(Records drawn from a dataset)
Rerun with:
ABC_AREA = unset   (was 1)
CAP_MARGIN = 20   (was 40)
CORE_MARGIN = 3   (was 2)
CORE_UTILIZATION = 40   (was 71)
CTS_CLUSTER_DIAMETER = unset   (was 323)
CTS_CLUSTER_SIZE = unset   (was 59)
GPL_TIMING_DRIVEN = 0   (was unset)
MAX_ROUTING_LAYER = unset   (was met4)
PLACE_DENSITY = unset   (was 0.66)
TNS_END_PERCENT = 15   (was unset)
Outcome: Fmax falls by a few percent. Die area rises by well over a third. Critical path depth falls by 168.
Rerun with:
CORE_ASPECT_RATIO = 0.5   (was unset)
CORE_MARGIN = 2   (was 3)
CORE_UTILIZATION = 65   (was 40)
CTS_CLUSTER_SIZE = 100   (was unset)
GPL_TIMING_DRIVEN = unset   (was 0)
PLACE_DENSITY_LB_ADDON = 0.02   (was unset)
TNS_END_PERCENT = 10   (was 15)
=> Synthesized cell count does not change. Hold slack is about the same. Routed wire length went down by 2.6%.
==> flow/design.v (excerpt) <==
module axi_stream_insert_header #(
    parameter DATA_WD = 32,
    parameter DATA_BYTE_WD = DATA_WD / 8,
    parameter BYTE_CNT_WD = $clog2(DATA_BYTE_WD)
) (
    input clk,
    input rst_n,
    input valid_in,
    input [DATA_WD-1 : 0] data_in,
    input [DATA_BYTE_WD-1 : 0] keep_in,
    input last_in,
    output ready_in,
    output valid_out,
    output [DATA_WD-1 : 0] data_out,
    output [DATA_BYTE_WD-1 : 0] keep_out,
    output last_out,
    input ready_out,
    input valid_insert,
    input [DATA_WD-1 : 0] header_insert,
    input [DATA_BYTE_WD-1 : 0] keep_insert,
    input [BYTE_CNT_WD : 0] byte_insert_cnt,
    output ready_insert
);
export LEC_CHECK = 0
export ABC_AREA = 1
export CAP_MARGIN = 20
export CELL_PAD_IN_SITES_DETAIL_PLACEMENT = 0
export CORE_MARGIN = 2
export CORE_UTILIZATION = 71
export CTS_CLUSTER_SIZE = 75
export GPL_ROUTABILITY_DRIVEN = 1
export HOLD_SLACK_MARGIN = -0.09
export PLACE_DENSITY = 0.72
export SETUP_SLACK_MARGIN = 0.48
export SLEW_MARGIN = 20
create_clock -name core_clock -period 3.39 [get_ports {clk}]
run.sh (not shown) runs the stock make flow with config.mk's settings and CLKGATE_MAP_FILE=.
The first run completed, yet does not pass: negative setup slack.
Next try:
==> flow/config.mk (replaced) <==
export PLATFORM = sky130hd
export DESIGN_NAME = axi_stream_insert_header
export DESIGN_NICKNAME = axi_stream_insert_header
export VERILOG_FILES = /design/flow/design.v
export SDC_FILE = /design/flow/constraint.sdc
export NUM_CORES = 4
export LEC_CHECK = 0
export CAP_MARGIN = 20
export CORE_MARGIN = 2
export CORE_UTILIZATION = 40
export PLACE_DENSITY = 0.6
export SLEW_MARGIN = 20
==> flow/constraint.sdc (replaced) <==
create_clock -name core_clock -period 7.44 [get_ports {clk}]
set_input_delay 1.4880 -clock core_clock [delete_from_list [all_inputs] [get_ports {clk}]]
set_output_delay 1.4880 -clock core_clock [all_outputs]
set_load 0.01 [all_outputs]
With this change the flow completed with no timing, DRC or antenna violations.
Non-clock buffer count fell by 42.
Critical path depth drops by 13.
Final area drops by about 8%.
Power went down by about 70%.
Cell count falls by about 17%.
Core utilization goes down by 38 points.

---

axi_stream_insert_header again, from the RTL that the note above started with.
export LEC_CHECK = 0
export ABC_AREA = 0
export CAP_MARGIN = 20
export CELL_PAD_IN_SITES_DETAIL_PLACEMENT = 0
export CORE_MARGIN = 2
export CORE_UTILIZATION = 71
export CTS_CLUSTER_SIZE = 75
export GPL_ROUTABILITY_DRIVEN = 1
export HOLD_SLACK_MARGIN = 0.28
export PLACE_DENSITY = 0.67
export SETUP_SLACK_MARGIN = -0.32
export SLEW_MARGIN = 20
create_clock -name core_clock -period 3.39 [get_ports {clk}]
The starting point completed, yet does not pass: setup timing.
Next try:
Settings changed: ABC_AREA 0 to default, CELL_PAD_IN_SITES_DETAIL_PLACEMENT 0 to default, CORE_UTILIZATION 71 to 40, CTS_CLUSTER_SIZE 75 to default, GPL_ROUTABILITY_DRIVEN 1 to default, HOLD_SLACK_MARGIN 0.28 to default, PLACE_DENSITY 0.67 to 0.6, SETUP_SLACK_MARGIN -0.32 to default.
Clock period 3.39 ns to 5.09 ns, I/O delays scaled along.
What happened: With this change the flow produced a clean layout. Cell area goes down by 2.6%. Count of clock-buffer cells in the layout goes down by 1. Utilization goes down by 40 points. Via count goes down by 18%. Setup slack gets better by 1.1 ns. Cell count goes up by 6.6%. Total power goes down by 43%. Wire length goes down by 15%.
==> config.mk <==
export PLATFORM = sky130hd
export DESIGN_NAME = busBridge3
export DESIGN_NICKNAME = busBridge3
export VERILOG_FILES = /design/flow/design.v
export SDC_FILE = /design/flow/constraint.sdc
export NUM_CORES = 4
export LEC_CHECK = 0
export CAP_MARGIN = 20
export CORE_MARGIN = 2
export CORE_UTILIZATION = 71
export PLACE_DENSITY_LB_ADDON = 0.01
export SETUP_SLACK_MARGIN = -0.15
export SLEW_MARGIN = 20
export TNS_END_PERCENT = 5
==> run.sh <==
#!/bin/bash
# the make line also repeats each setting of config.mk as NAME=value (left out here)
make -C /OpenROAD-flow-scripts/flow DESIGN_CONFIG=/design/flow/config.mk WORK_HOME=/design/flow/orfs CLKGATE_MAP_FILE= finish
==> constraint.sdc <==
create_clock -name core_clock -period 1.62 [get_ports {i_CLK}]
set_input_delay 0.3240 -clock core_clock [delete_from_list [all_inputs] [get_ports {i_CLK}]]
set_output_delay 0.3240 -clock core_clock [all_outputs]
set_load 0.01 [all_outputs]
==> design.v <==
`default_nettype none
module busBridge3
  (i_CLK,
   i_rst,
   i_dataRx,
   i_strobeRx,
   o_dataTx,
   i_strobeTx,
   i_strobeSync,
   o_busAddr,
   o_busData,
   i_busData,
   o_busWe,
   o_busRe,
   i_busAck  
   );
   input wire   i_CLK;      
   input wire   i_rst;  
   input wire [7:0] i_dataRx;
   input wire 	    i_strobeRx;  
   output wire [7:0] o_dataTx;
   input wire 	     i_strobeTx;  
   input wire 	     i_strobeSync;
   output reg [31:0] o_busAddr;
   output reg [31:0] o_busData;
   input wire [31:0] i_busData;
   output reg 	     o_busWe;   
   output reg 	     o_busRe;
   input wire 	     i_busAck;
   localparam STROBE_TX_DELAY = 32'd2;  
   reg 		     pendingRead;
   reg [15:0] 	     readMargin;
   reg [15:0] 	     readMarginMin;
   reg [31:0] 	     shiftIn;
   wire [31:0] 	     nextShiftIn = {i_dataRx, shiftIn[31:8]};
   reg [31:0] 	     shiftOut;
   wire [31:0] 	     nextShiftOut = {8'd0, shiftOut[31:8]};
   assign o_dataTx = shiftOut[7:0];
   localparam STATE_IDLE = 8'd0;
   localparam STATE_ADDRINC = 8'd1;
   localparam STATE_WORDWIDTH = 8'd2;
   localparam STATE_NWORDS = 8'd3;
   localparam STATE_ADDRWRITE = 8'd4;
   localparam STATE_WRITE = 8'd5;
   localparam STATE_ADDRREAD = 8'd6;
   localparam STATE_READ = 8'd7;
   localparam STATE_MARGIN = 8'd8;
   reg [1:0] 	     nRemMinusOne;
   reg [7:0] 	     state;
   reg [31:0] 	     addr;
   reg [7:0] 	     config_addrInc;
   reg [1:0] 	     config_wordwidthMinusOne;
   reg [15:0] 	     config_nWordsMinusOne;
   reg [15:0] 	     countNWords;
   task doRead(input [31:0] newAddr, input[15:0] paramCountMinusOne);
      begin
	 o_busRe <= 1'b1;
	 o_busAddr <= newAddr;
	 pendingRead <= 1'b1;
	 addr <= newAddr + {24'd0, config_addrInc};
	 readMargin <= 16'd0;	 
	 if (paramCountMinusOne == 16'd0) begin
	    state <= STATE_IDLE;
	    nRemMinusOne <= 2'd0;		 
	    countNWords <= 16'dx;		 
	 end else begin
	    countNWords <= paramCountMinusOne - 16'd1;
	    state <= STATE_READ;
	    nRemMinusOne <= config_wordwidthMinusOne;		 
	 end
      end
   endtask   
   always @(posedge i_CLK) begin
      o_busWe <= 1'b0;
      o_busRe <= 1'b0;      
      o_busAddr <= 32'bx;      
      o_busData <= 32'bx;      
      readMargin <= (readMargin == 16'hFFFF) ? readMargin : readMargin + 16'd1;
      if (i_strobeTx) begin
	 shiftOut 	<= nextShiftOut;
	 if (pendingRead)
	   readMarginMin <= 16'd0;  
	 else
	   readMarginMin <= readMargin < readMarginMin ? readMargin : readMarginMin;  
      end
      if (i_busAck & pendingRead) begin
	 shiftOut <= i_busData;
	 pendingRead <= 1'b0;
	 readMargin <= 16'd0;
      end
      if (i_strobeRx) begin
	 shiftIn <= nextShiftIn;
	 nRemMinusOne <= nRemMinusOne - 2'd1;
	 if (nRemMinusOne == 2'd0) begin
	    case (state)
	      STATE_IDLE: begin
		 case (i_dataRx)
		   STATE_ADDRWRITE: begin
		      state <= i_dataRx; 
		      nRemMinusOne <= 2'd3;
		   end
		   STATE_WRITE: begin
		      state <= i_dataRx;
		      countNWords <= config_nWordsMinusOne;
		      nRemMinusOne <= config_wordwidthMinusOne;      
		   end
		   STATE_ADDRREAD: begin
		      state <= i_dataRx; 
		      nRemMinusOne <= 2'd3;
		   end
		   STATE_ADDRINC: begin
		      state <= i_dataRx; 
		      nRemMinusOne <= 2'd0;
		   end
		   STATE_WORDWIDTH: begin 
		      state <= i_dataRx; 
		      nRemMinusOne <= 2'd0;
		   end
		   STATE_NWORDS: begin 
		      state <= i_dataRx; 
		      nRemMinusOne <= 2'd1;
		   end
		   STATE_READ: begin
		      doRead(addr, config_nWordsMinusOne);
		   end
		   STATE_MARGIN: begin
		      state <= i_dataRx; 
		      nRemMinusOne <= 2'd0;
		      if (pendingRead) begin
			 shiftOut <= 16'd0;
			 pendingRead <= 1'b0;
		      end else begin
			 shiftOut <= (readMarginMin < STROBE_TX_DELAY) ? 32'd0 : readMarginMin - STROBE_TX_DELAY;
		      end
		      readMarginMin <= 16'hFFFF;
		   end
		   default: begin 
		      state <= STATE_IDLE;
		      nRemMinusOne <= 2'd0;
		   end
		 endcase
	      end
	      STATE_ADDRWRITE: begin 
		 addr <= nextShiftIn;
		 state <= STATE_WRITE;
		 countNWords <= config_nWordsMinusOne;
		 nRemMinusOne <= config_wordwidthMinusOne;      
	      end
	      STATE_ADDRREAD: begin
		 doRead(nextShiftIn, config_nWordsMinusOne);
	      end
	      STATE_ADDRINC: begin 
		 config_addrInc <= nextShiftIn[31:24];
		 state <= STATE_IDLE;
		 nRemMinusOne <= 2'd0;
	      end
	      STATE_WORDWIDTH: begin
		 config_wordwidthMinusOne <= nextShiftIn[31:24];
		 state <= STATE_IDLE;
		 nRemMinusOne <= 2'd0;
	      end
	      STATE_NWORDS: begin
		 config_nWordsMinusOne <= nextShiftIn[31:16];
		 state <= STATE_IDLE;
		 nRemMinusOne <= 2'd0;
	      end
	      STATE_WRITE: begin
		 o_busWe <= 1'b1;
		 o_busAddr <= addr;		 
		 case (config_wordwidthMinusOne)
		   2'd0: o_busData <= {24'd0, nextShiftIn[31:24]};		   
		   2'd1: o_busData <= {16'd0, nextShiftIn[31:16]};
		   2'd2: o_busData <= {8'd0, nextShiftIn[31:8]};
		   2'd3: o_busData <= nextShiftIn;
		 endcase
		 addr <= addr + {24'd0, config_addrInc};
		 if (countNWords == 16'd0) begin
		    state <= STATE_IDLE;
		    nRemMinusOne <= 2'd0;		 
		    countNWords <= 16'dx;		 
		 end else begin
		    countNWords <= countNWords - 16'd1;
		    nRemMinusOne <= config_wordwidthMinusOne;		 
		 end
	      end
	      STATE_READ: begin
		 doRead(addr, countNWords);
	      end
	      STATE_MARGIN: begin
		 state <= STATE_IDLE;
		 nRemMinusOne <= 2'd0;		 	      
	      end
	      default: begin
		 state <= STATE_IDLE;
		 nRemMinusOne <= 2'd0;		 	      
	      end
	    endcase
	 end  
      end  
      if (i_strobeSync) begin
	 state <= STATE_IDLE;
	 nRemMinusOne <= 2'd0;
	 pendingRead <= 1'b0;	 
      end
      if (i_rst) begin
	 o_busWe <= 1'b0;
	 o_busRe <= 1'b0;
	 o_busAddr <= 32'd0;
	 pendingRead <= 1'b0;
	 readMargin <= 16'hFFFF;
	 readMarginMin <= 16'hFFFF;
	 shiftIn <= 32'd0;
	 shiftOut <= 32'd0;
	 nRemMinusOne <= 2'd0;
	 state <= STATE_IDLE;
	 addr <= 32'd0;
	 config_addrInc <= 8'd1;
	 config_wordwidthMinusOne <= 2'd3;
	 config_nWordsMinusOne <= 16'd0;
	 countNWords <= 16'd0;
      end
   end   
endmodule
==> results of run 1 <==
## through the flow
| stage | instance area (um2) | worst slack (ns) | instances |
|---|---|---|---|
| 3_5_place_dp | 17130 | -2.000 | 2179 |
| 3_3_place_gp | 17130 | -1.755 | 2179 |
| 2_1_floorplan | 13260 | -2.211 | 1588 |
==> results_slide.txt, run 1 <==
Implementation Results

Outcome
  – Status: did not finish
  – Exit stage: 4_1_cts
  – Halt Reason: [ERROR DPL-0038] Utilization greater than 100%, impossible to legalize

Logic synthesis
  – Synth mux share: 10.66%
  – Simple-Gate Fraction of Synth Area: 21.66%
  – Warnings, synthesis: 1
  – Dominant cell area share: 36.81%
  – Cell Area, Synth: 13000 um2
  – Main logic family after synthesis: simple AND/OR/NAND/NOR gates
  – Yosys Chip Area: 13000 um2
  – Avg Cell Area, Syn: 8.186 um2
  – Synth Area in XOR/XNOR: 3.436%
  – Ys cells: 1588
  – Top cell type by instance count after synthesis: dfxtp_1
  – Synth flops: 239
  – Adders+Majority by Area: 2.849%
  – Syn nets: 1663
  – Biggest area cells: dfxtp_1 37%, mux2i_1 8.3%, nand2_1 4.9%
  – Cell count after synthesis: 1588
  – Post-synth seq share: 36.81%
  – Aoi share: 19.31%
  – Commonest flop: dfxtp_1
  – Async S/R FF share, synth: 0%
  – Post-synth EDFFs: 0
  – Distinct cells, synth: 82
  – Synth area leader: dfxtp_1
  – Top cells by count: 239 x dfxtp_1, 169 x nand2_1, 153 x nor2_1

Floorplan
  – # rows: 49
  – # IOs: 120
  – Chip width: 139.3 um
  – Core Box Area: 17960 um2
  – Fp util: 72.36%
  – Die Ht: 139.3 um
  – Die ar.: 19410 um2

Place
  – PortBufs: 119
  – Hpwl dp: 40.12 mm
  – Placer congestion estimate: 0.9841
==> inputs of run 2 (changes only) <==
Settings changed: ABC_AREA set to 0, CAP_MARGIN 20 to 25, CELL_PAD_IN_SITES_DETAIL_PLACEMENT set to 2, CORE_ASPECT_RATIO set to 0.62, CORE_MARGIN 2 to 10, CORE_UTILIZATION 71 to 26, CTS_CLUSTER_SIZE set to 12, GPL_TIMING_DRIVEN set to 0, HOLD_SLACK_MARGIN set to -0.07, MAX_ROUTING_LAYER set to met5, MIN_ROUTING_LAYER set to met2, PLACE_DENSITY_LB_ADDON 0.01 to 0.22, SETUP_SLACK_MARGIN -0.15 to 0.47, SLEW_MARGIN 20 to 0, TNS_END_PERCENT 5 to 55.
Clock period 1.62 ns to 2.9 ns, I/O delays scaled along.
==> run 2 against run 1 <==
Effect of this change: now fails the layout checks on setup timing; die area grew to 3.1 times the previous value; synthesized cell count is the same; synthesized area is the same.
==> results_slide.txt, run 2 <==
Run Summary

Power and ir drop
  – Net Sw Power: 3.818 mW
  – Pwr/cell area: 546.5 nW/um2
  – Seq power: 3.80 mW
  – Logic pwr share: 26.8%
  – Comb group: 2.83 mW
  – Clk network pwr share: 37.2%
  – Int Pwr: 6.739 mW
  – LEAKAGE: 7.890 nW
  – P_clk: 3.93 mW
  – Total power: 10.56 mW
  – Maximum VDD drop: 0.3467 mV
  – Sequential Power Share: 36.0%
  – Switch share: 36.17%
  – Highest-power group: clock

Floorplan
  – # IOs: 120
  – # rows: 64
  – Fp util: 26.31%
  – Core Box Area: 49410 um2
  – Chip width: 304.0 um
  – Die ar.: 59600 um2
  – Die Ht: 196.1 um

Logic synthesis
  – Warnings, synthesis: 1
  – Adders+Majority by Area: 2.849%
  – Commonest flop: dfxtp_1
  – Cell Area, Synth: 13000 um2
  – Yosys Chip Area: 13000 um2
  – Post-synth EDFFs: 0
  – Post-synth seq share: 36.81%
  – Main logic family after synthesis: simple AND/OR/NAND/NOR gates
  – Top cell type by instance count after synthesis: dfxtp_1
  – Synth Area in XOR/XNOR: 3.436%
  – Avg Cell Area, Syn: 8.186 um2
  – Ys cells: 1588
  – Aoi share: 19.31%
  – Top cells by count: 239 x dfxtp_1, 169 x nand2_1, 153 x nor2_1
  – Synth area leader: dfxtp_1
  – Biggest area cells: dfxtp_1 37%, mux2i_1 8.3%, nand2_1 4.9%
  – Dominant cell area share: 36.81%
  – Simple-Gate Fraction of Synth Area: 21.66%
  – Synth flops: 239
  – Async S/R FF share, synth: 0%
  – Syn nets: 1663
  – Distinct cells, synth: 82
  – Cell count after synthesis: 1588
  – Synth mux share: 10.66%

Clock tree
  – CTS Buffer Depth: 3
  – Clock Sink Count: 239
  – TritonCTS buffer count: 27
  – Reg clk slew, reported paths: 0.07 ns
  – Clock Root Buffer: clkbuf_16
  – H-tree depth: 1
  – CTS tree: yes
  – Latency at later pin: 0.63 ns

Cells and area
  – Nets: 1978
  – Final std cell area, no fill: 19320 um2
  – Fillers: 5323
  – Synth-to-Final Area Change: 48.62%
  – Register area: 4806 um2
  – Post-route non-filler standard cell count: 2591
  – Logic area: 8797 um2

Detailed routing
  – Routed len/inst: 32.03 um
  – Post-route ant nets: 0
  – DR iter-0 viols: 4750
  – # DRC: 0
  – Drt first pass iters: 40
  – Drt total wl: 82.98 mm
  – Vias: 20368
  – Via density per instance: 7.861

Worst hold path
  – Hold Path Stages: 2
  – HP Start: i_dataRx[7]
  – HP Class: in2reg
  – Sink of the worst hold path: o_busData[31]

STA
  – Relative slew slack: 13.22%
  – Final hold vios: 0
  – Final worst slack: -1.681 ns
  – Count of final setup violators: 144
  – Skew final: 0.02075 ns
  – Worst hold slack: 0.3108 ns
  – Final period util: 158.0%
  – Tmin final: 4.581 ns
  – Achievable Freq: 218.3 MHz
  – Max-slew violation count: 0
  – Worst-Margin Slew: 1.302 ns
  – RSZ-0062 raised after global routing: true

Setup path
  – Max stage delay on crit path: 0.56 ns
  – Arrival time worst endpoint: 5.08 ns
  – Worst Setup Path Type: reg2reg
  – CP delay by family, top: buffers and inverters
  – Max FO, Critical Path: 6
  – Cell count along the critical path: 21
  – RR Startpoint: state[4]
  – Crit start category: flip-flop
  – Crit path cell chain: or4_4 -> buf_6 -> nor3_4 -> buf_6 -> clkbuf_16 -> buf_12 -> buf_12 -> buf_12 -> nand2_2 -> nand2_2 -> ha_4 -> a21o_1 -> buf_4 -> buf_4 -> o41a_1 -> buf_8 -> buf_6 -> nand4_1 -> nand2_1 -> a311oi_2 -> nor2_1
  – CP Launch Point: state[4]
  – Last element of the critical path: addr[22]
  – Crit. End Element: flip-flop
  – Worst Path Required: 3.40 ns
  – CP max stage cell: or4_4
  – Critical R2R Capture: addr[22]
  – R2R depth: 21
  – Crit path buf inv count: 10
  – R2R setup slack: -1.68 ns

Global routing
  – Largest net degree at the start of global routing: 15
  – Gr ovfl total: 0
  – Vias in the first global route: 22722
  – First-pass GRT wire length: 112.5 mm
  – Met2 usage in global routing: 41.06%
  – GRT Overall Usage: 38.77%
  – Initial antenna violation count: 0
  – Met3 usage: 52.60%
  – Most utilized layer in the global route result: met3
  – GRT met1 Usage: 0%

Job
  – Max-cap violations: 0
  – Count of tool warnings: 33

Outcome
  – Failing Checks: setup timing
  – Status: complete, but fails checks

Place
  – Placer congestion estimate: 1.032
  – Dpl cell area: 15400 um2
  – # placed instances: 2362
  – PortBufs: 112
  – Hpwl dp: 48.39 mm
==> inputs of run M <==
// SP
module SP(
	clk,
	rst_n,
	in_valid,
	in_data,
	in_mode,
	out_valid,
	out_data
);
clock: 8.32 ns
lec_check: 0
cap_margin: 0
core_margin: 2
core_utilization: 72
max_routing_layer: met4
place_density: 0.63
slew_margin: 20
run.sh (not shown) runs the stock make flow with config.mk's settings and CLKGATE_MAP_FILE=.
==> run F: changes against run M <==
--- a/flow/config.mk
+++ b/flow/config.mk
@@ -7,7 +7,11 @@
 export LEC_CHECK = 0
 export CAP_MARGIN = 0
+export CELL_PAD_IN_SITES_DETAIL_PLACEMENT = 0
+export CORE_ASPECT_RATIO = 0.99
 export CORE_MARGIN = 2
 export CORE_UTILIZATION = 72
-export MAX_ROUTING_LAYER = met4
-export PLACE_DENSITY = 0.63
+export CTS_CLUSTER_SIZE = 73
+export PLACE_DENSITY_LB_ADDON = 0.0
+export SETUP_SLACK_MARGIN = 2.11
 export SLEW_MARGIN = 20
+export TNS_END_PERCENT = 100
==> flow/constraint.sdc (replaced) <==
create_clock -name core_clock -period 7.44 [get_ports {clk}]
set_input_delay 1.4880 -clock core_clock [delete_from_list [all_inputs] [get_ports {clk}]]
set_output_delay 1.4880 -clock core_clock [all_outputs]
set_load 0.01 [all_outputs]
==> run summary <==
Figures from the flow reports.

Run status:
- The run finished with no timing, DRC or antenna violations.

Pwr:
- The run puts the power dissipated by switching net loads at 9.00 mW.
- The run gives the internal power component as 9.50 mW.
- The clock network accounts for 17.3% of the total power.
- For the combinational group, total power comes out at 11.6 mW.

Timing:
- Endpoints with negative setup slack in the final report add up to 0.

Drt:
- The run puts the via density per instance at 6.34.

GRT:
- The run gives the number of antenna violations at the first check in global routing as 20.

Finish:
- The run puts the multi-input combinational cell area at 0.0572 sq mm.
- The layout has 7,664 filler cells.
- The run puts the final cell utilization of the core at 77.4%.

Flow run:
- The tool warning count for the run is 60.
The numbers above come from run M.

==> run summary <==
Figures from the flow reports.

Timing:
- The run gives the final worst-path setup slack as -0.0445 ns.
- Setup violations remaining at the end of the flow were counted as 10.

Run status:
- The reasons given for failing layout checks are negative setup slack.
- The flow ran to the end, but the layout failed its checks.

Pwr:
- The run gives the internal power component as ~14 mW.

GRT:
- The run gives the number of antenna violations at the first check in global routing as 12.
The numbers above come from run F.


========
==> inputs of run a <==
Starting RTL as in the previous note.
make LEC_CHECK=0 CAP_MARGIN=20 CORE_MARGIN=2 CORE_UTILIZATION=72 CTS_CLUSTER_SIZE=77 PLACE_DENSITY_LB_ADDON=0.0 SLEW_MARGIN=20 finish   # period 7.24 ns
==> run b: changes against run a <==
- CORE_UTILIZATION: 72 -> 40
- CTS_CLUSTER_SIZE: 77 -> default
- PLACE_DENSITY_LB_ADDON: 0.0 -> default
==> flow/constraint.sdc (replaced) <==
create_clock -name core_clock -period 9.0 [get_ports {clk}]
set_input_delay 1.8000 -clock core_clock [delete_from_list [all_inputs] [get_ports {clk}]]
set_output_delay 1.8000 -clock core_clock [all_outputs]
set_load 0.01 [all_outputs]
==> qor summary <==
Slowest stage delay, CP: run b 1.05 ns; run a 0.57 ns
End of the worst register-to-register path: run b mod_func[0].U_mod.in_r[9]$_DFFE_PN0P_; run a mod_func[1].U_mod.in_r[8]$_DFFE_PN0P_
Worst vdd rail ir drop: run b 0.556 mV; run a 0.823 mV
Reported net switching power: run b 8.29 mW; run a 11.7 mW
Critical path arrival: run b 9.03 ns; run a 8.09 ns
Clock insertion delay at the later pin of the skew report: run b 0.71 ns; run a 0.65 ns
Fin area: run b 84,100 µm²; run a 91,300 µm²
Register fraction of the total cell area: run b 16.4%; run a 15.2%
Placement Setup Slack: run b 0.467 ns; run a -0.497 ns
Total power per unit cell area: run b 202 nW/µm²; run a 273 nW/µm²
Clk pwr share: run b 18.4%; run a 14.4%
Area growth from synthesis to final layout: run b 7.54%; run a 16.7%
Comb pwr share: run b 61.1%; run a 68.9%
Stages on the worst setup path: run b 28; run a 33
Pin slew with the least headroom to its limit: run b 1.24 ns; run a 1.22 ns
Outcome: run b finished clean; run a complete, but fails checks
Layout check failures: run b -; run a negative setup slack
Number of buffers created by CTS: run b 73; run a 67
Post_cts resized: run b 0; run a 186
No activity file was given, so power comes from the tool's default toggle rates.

> _Assignment_: Every line above that holds "doRead" should be copied out.

> _Output of the task_:
   task doRead(input [31:0] newAddr, input[15:0] paramCountMinusOne);
		      doRead(addr, config_nWordsMinusOne);
		 doRead(nextShiftIn, config_nWordsMinusOne);
		 doRead(addr, countNWords);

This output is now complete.